» How to complete this task:
Search the material below for lines containing the string "layer", and copy every one you find.

» Supplied information:
::::::::
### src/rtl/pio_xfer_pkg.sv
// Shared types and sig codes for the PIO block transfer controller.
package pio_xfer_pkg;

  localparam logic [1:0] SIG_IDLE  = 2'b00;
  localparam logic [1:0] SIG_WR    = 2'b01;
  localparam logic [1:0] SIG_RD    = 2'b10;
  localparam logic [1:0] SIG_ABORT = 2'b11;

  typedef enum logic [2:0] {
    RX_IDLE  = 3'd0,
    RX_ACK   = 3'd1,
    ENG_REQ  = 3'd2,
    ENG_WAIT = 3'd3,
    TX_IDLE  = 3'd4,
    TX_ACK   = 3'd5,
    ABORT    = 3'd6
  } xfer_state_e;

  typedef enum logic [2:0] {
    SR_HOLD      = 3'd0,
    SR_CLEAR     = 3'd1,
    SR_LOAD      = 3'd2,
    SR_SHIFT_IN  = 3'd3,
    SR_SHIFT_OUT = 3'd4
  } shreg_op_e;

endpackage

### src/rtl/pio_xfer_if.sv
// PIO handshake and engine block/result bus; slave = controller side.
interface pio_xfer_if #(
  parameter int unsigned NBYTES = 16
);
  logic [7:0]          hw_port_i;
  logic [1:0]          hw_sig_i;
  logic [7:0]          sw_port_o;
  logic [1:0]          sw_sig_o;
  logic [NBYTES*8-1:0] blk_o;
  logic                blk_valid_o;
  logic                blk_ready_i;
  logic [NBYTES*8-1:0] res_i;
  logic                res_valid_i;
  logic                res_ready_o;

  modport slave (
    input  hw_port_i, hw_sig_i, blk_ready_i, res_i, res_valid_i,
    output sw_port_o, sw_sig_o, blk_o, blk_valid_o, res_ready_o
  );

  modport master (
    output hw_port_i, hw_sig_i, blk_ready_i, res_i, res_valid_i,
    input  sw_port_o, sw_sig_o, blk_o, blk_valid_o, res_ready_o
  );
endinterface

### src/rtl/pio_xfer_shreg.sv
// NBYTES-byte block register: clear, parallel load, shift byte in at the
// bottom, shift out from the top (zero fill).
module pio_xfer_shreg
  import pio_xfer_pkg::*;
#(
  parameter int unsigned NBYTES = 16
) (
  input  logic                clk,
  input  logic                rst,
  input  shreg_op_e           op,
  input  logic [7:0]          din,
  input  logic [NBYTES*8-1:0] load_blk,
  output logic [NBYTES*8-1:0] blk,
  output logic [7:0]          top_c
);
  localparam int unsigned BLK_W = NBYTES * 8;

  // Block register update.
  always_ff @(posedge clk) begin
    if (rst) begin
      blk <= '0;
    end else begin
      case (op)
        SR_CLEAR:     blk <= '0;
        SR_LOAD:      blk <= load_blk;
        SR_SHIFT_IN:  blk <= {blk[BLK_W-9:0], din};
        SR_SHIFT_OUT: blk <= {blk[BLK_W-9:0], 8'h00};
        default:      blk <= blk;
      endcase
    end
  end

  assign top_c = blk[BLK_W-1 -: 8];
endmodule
::::::::
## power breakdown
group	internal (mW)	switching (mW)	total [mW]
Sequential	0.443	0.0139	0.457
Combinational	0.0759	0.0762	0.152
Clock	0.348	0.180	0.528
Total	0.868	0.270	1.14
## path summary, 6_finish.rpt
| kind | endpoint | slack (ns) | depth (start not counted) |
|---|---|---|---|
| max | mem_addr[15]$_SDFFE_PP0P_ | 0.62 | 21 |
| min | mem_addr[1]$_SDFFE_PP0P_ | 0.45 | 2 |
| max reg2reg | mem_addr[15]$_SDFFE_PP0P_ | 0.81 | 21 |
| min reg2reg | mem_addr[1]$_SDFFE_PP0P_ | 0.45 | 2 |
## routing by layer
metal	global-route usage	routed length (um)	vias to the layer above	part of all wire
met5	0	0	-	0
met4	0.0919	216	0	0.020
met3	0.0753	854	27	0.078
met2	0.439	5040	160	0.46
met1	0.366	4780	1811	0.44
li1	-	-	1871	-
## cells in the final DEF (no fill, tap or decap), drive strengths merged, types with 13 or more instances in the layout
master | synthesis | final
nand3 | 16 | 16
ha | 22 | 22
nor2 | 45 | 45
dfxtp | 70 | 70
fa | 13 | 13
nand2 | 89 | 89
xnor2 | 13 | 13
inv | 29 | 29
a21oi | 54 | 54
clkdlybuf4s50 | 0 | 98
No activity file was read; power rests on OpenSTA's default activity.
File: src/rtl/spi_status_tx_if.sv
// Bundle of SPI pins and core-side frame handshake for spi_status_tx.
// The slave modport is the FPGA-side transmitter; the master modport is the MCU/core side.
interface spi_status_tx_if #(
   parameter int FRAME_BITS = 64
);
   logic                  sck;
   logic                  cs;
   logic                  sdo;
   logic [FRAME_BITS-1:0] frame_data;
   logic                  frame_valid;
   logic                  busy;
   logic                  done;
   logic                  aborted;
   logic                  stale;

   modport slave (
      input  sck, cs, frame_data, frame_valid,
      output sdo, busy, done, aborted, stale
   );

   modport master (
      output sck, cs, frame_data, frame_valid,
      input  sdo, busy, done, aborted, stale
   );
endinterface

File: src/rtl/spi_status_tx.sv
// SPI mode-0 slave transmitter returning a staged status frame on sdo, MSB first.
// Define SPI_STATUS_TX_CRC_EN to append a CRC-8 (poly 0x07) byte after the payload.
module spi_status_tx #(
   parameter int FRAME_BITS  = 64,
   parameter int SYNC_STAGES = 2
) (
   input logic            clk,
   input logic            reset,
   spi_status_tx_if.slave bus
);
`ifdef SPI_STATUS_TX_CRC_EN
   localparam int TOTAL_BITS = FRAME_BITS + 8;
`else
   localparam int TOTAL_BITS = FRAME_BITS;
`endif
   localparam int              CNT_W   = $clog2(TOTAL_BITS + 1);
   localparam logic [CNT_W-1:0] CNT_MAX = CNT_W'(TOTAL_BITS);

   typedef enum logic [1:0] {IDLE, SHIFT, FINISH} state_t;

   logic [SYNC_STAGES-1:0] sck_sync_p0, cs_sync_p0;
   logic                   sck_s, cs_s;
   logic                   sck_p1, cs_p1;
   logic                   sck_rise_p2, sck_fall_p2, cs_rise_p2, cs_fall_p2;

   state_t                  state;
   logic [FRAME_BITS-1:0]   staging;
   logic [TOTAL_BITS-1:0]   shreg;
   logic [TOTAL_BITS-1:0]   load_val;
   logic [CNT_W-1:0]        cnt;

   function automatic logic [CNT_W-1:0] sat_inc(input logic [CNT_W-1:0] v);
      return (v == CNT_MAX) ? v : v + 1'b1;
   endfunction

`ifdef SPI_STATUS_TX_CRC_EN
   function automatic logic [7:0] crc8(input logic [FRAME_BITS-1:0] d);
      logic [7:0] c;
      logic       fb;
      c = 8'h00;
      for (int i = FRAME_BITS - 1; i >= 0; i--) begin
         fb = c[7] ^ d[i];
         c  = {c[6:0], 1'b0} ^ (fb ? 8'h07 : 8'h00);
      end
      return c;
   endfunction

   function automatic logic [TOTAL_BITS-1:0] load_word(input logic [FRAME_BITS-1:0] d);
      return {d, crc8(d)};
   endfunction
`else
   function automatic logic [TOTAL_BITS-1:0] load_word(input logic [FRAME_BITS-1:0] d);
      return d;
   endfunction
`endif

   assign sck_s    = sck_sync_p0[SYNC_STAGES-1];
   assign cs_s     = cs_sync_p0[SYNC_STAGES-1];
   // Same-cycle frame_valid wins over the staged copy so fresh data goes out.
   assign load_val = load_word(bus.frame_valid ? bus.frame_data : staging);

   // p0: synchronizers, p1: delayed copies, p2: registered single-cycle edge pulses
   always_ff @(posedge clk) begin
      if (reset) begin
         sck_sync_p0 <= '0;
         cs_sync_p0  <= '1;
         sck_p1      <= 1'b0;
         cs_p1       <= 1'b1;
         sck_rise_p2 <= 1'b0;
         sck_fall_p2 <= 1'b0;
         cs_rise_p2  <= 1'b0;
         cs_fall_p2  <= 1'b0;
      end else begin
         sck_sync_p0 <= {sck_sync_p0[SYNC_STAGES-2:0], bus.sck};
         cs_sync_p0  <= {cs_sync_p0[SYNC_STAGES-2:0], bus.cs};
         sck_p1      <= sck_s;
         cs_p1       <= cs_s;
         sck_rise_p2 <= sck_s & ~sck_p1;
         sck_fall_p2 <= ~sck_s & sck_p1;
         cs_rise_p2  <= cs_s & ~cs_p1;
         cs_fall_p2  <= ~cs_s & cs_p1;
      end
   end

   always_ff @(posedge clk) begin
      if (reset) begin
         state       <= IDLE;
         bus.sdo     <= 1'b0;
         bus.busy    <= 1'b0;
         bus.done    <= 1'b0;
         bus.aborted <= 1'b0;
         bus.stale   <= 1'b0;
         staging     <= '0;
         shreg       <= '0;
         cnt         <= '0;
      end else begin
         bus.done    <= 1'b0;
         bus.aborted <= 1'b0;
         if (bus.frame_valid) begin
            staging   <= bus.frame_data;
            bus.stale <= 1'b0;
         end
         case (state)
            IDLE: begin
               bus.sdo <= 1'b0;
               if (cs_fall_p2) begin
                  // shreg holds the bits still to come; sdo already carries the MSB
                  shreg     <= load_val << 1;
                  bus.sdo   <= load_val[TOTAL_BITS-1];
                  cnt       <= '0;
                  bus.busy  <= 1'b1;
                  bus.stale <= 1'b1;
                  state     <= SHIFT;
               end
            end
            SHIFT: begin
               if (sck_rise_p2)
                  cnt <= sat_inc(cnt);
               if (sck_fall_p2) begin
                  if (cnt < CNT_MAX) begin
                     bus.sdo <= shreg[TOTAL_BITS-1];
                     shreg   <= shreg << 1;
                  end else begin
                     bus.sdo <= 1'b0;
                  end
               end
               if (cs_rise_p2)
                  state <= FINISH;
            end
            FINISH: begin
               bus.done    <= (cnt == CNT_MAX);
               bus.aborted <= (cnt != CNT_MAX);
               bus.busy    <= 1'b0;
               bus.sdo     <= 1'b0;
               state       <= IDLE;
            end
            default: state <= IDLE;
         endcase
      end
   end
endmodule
::::::::
» Answer box:
## routing by layer
metal	global-route usage	routed length (um)	vias to the layer above	part of all wire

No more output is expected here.